▶ [Your instructions] Read the data and repeat it in full, exactly.

▶ [Records for the exercise]
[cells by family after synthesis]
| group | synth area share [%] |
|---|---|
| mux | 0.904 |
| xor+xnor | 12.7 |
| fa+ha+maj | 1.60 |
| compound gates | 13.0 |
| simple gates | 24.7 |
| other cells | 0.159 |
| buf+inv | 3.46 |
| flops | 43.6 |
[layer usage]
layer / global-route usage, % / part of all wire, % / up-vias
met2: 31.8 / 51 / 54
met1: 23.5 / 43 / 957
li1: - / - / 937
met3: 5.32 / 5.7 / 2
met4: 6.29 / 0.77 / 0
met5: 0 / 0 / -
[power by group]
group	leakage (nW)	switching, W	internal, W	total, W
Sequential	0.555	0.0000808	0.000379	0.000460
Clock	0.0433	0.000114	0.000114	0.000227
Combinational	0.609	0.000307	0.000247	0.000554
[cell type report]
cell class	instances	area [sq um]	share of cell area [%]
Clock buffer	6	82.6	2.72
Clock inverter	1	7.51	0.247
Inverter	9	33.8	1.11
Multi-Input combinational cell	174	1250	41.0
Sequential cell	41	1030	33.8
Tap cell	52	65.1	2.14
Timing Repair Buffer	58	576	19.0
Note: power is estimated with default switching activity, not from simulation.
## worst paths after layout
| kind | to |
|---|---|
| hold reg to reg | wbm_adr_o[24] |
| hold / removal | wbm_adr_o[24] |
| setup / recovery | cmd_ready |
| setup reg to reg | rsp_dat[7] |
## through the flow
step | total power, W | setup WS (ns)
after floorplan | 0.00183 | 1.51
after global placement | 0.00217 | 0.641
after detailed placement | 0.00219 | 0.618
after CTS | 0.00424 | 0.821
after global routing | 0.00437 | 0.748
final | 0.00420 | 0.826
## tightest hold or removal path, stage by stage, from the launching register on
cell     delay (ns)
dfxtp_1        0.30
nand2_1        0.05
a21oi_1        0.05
--- src/rtl/eth_tx_arbiter_counter.sv ---
// eth_tx_arbiter_counter: clearable wrapping event counter, clear wins over increment
module eth_tx_arbiter_counter #(
  parameter int width = 32
) (
  input  logic             clk,
  input  logic             resetn,
  input  logic             clear,
  input  logic             inc,
  output logic [width-1:0] count
);
  always_ff @(posedge clk or negedge resetn)
    if (!resetn) count <= '0;
    else if (clear) count <= '0;
    else if (inc) count <= count + width'(1);
endmodule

▶ [Task answer]
[cells by family after synthesis]
| group | synth area share [%] |
|---|---|
| mux | 0.904 |
| xor+xnor | 12.7 |
| fa+ha+maj | 1.60 |
| compound gates | 13.0 |
| simple gates | 24.7 |
| other cells | 0.159 |
| buf+inv | 3.46 |
| flops | 43.6 |
[layer usage]
layer / global-route usage, % / part of all wire, % / up-vias
met2: 31.8 / 51 / 54
met1: 23.5 / 43 / 957
li1: - / - / 937
met3: 5.32 / 5.7 / 2
met4: 6.29 / 0.77 / 0
met5: 0 / 0 / -
[power by group]
group	leakage (nW)	switching, W	internal, W	total, W
Sequential	0.555	0.0000808	0.000379	0.000460
Clock	0.0433	0.000114	0.000114	0.000227
Combinational	0.609	0.000307	0.000247	0.000554
[cell type report]
cell class	instances	area [sq um]	share of cell area [%]
Clock buffer	6	82.6	2.72
Clock inverter	1	7.51	0.247
Inverter	9	33.8	1.11
Multi-Input combinational cell	174	1250	41.0
Sequential cell	41	1030	33.8
Tap cell	52	65.1	2.14
Timing Repair Buffer	58	576	19.0
Note: power is estimated with default switching activity, not from simulation.
## worst paths after layout
| kind | to |
|---|---|
| hold reg to reg | wbm_adr_o[24] |
| hold / removal | wbm_adr_o[24] |
| setup / recovery | cmd_ready |
| setup reg to reg | rsp_dat[7] |
## through the flow
step | total power, W | setup WS (ns)
after floorplan | 0.00183 | 1.51
after global placement | 0.00217 | 0.641
after detailed placement | 0.00219 | 0.618
after CTS | 0.00424 | 0.821
after global routing | 0.00437 | 0.748
final | 0.00420 | 0.826
## tightest hold or removal path, stage by stage, from the launching register on
cell     delay (ns)
dfxtp_1        0.30
nand2_1        0.05
a21oi_1        0.05
--- src/rtl/eth_tx_arbiter_counter.sv ---
// eth_tx_arbiter_counter: clearable wrapping event counter, clear wins over increment
module eth_tx_arbiter_counter #(
  parameter int width = 32
) (
  input  logic             clk,
  input  logic             resetn,
  input  logic             clear,
  input  logic             inc,
  output logic [width-1:0] count
);
  always_ff @(posedge clk or negedge resetn)
    if (!resetn) count <= '0;
    else if (clear) count <= '0;
    else if (inc) count <= count + width'(1);
endmodule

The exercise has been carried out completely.